Stored data entries:
$ cat config.mk
export PLATFORM = sky130hd
export DESIGN_NAME = npu_cmd_dispatcher
export DESIGN_NICKNAME = d
export VERILOG_FILES = /design/src/rtl/npu_cmd_dispatcher.sv
export SDC_FILE = /design/constraint.sdc
export NUM_CORES = 1
export LEC_CHECK = 0
export CORE_MARGIN = 2
export CORE_UTILIZATION = 55
export DETAILED_ROUTE_END_ITERATION = 6
export DONT_BUFFER_PORTS = 1
export GPL_ROUTABILITY_DRIVEN = 0
export MAX_ROUTING_LAYER = met4
export PLACE_DENSITY = 0.73
export SLEW_MARGIN = 20
export SYNTH_ARGS = -nofsm -noshare
export SYNTH_HDL_FRONTEND = slang
export SYNTH_SLANG_ARGS = --single-unit
$ cat constraint.sdc
create_clock -name clk_i -period 1.94 [get_ports clk_i]
set_clock_uncertainty 0.05 [all_clocks]
set_input_delay 0.485 -clock clk_i [delete_from_list [all_inputs] [get_ports clk_i]]
set_output_delay 0.485 -clock clk_i [all_outputs]
set_load 0.1 [all_outputs]
$ cat src/rtl/npu_cmd_dispatcher.sv
// NPU command dispatcher: turns decoded bus accesses into memory strobes,
// timed OMEM reads and engine start/done handshakes with a watchdog.
module npu_cmd_dispatcher #(
   parameter int DWidth     = 8,
   parameter int ADDR_WIDTH = 32,
   parameter int LOCAL_AW   = 16,
   parameter int TIMEOUT    = 1024
) (
   input  logic                  clk_i,
   input  logic                  rst_ni,
   input  logic [3:0]            op_type_i,
   input  logic [ADDR_WIDTH-1:0] addr_i,
   input  logic [DWidth-1:0]     wdata_i,
   output logic                  ready_o,
   output logic                  imem_we_o,
   output logic                  wmem_we_o,
   output logic                  bmem_we_o,
   output logic [LOCAL_AW-1:0]   mem_addr_o,
   output logic [DWidth-1:0]     mem_wdata_o,
   output logic                  omem_re_o,
   input  logic [DWidth-1:0]     omem_rdata_i,
   output logic [DWidth-1:0]     rdata_o,
   output logic                  rvalid_o,
   output logic [DWidth-1:0]     para_o,
   output logic                  os_start_o,
   output logic                  move_start_o,
   input  logic                  engine_done_i,
   output logic                  busy_o,
   output logic                  err_o
);

   localparam int CW = $clog2(TIMEOUT);
   localparam logic [CW-1:0] CNT_MAX = CW'(TIMEOUT - 1);

   localparam logic [3:0] OP_IMEM = 4'b1000;
   localparam logic [3:0] OP_WMEM = 4'b1001;
   localparam logic [3:0] OP_BMEM = 4'b1010;
   localparam logic [3:0] OP_OMEM = 4'b1011;
   localparam logic [3:0] OP_PARA = 4'b1100;
   localparam logic [3:0] OP_OS   = 4'b1111;
   localparam logic [3:0] OP_MOVE = 4'b0001;

   typedef enum logic [1:0] {
      IDLE,
      RD_WAIT,
      RD_RESP,
      RUN
   } state_t;

   state_t state, state_nx;

   logic [CW-1:0]       cnt, cnt_nx;
   logic                imem_nx, wmem_nx, bmem_nx;
   logic                re_nx, rvalid_nx;
   logic                os_nx, mv_nx;
   logic                busy_nx, err_nx;
   logic [LOCAL_AW-1:0] addr_nx;
   logic [DWidth-1:0]   wdata_nx, rdata_nx, para_nx;
   logic [LOCAL_AW-1:0] laddr;
   logic                addr_unused;

   assign laddr       = addr_i[LOCAL_AW-1:0];
   assign addr_unused = ^addr_i[ADDR_WIDTH-1:LOCAL_AW];
   assign ready_o     = (state == IDLE);

   always_comb begin
      state_nx  = state;
      cnt_nx    = cnt;
      imem_nx   = 1'b0;
      wmem_nx   = 1'b0;
      bmem_nx   = 1'b0;
      re_nx     = 1'b0;
      rvalid_nx = 1'b0;
      os_nx     = 1'b0;
      mv_nx     = 1'b0;
      err_nx    = err_o;
      addr_nx   = mem_addr_o;
      wdata_nx  = mem_wdata_o;
      rdata_nx  = rdata_o;
      para_nx   = para_o;
      case (state)
         IDLE: begin
            case (op_type_i)
               OP_IMEM: begin
                  imem_nx  = 1'b1;
                  addr_nx  = laddr;
                  wdata_nx = wdata_i;
               end
               OP_WMEM: begin
                  wmem_nx  = 1'b1;
                  addr_nx  = laddr;
                  wdata_nx = wdata_i;
               end
               OP_BMEM: begin
                  bmem_nx  = 1'b1;
                  addr_nx  = laddr;
                  wdata_nx = wdata_i;
               end
               OP_OMEM: begin
                  re_nx    = 1'b1;
                  addr_nx  = laddr;
                  state_nx = RD_WAIT;
               end
               OP_PARA: para_nx = wdata_i;
               OP_OS: begin
                  os_nx    = 1'b1;
                  cnt_nx   = '0;
                  state_nx = RUN;
               end
               OP_MOVE: begin
                  mv_nx    = 1'b1;
                  cnt_nx   = '0;
                  state_nx = RUN;
               end
               default: ;
            endcase
         end
         RD_WAIT: begin
            rvalid_nx = 1'b1;
            rdata_nx  = omem_rdata_i;
            state_nx  = RD_RESP;
         end
         RD_RESP: state_nx = IDLE;
         RUN: begin
            // cnt is still zero in the start cycle, so done there is ignored
            if (engine_done_i && (cnt != '0)) begin
               state_nx = IDLE;
            end else if (cnt == CNT_MAX) begin
               err_nx   = 1'b1;
               state_nx = IDLE;
            end else begin
               cnt_nx = cnt + CW'(1);
            end
         end
         default: state_nx = IDLE;
      endcase
      busy_nx = (state_nx == RUN);
   end

   always_ff @(posedge clk_i or negedge rst_ni) begin
      if (!rst_ni) begin
         state        <= IDLE;
         cnt          <= '0;
         imem_we_o    <= 1'b0;
         wmem_we_o    <= 1'b0;
         bmem_we_o    <= 1'b0;
         omem_re_o    <= 1'b0;
         rvalid_o     <= 1'b0;
         os_start_o   <= 1'b0;
         move_start_o <= 1'b0;
         busy_o       <= 1'b0;
         err_o        <= 1'b0;
         mem_addr_o   <= '0;
         mem_wdata_o  <= '0;
         rdata_o      <= '0;
         para_o       <= '0;
      end else begin
         state        <= state_nx;
         cnt          <= cnt_nx;
         imem_we_o    <= imem_nx;
         wmem_we_o    <= wmem_nx;
         bmem_we_o    <= bmem_nx;
         omem_re_o    <= re_nx;
         rvalid_o     <= rvalid_nx;
         os_start_o   <= os_nx;
         move_start_o <= mv_nx;
         busy_o       <= busy_nx;
         err_o        <= err_nx;
         mem_addr_o   <= addr_nx;
         mem_wdata_o  <= wdata_nx;
         rdata_o      <= rdata_nx;
         para_o       <= para_nx;
      end
   end

endmodule

# Word-level counts from Yosys, hierarchy flattened
# Cells that the tools add are included.
# word_totals
word_cells	65
output_inout_bits	50
ff_bits	61
in_bits	55
# classes
reduce_logical	12
n_mux	21
bitwise_logic	1
n_eq_ne	15
add_sub_neg	1
# ops
operator	count
2-to-1 mux 10 bit	3
equality test 4 bit, second input constant	6
one-hot mux 10 bit (2 select lines)	1
2-to-1 mux 1 bit	13
adder 10 x 1 -> 10 bit, second input constant	1
equality test 10 bit, second input constant	1
nonzero test 10 bit	1
one-hot mux 2 bit (4 select lines)	1
equality test 2 bit, second input constant	3
inequality test 2 bit, second input constant	3
AND reduction 2 bit	3
equality test 4 x 1 -> 1 bit, second input constant	1
2-to-1 mux 2 bit	2
one-hot mux 2 bit (2 select lines)	1
AND reduction 4 bit	1
OR reduction 4 bit	1
AND reduction 3 bit	1
OR reduction 3 bit	1
equality test 2 x 1 -> 1 bit, second input constant	1
zero test 2 bit	1
nonzero test 2 bit	1
OR reduction 2 bit	1
logical AND 1 bit	1
NOT 1 bit	1

# Logic depth before layout (Yosys ltp)
# logic_depth
depth_word	5
mapped_depth	7
mapped_depth_nobuf	6

# Least setup slack after synthesis
# No wires, ideal clock.
# synth_timing
path_kind	register to register
start	register state[1]
end	register para_o[0]
slack_ns	-0.982
path_stages_with_launch	4
setup_ns	0.126
period_less_slack_ns	2.922
path_buffers	0
t_arrival_ns	2.746
cell_sequence	dfrtp_1 -> nor2_1 -> nand4_1 -> mux2_2
# synth_via
elab_chain_len	2
# synth_lines
element	line_no	source
start, declared	50	state_t state, state_nx;
start signal, assigned	158	state <= state_nx;
zero test 2 bit	--	
via ready_o	14	output logic ready_o,
AND reduction 2 bit (no source line)	--	
end signal, assigned	172	para_o <= para_nx;
end, declared	24	output logic [DWidth-1:0] para_o,
# The timed path passes the listed nets, and every way through them passes these cells.
# A chain may end at the register's enable or synchronous reset.

# Final worst setup path
# layout_timing
start	register cnt[1]
end	register cnt[2]
# layout_via
elab_chain_len	4
elab_cells_between_ends	10
classes_between	add/sub: 1; eq/ne: 3; mux: 3; reduce/logical: 3
# layout_lines
element	line_no	source
start, declared	52	logic [CW-1:0] cnt, cnt_nx;
start signal, assigned	159	cnt <= cnt_nx;
adder 10 x 1 -> 10 bit / nonzero test 10 bit (equally long branches)	132, 126	
2-to-1 mux 10 bit / logical AND 1 bit (equally long branches)	128, 126	
2-to-1 mux 10 bit / inequality test 2 bit (equally long branches)	--	
one-hot mux 10 bit (2 select lines) / AND reduction 4 bit (equally long branches)	--	
# Several ways; a longest one is shown, not always the timed one. The select of a mux whose other input is x is not followed.
File: config.mk
export PLATFORM = sky130hd
export DESIGN_NAME = quad_encoder_counter
export DESIGN_NICKNAME = d
export VERILOG_FILES = /design/src/rtl/quad_encoder_counter.sv
export SDC_FILE = /design/constraint.sdc
export NUM_CORES = 1
export LEC_CHECK = 0
export ABC_CLOCK_PERIOD_IN_PS = 6550
export CORE_UTILIZATION = 45
export DETAILED_ROUTE_END_ITERATION = 8
export GPL_TIMING_DRIVEN = 0
export PLACE_DENSITY = 0.73
export SYNTH_ARGS = -nofsm -noshare
export SYNTH_HDL_FRONTEND = slang
export SYNTH_SLANG_ARGS = --single-unit
File: constraint.sdc
create_clock -name clk -period 6.55 [get_ports clk]
set_input_delay 0.655 -clock clk [delete_from_list [all_inputs] [get_ports clk]]
set_output_delay 0.655 -clock clk [all_outputs]
set_load 0.02 [all_outputs]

TASK TO CARRY OUT: In the data above, find the line with "export DONT_BUFFER_PORTS = 1" and the line with "localparam logic [CW-1:0]". Retype both, plus every line between them, exactly.

OUTPUT OF THE EXERCISE:
export DONT_BUFFER_PORTS = 1
export GPL_ROUTABILITY_DRIVEN = 0
export MAX_ROUTING_LAYER = met4
export PLACE_DENSITY = 0.73
export SLEW_MARGIN = 20
export SYNTH_ARGS = -nofsm -noshare
export SYNTH_HDL_FRONTEND = slang
export SYNTH_SLANG_ARGS = --single-unit
$ cat constraint.sdc
create_clock -name clk_i -period 1.94 [get_ports clk_i]
set_clock_uncertainty 0.05 [all_clocks]
set_input_delay 0.485 -clock clk_i [delete_from_list [all_inputs] [get_ports clk_i]]
set_output_delay 0.485 -clock clk_i [all_outputs]
set_load 0.1 [all_outputs]
$ cat src/rtl/npu_cmd_dispatcher.sv
// NPU command dispatcher: turns decoded bus accesses into memory strobes,
// timed OMEM reads and engine start/done handshakes with a watchdog.
module npu_cmd_dispatcher #(
   parameter int DWidth     = 8,
   parameter int ADDR_WIDTH = 32,
   parameter int LOCAL_AW   = 16,
   parameter int TIMEOUT    = 1024
) (
   input  logic                  clk_i,
   input  logic                  rst_ni,
   input  logic [3:0]            op_type_i,
   input  logic [ADDR_WIDTH-1:0] addr_i,
   input  logic [DWidth-1:0]     wdata_i,
   output logic                  ready_o,
   output logic                  imem_we_o,
   output logic                  wmem_we_o,
   output logic                  bmem_we_o,
   output logic [LOCAL_AW-1:0]   mem_addr_o,
   output logic [DWidth-1:0]     mem_wdata_o,
   output logic                  omem_re_o,
   input  logic [DWidth-1:0]     omem_rdata_i,
   output logic [DWidth-1:0]     rdata_o,
   output logic                  rvalid_o,
   output logic [DWidth-1:0]     para_o,
   output logic                  os_start_o,
   output logic                  move_start_o,
   input  logic                  engine_done_i,
   output logic                  busy_o,
   output logic                  err_o
);

   localparam int CW = $clog2(TIMEOUT);
   localparam logic [CW-1:0] CNT_MAX = CW'(TIMEOUT - 1);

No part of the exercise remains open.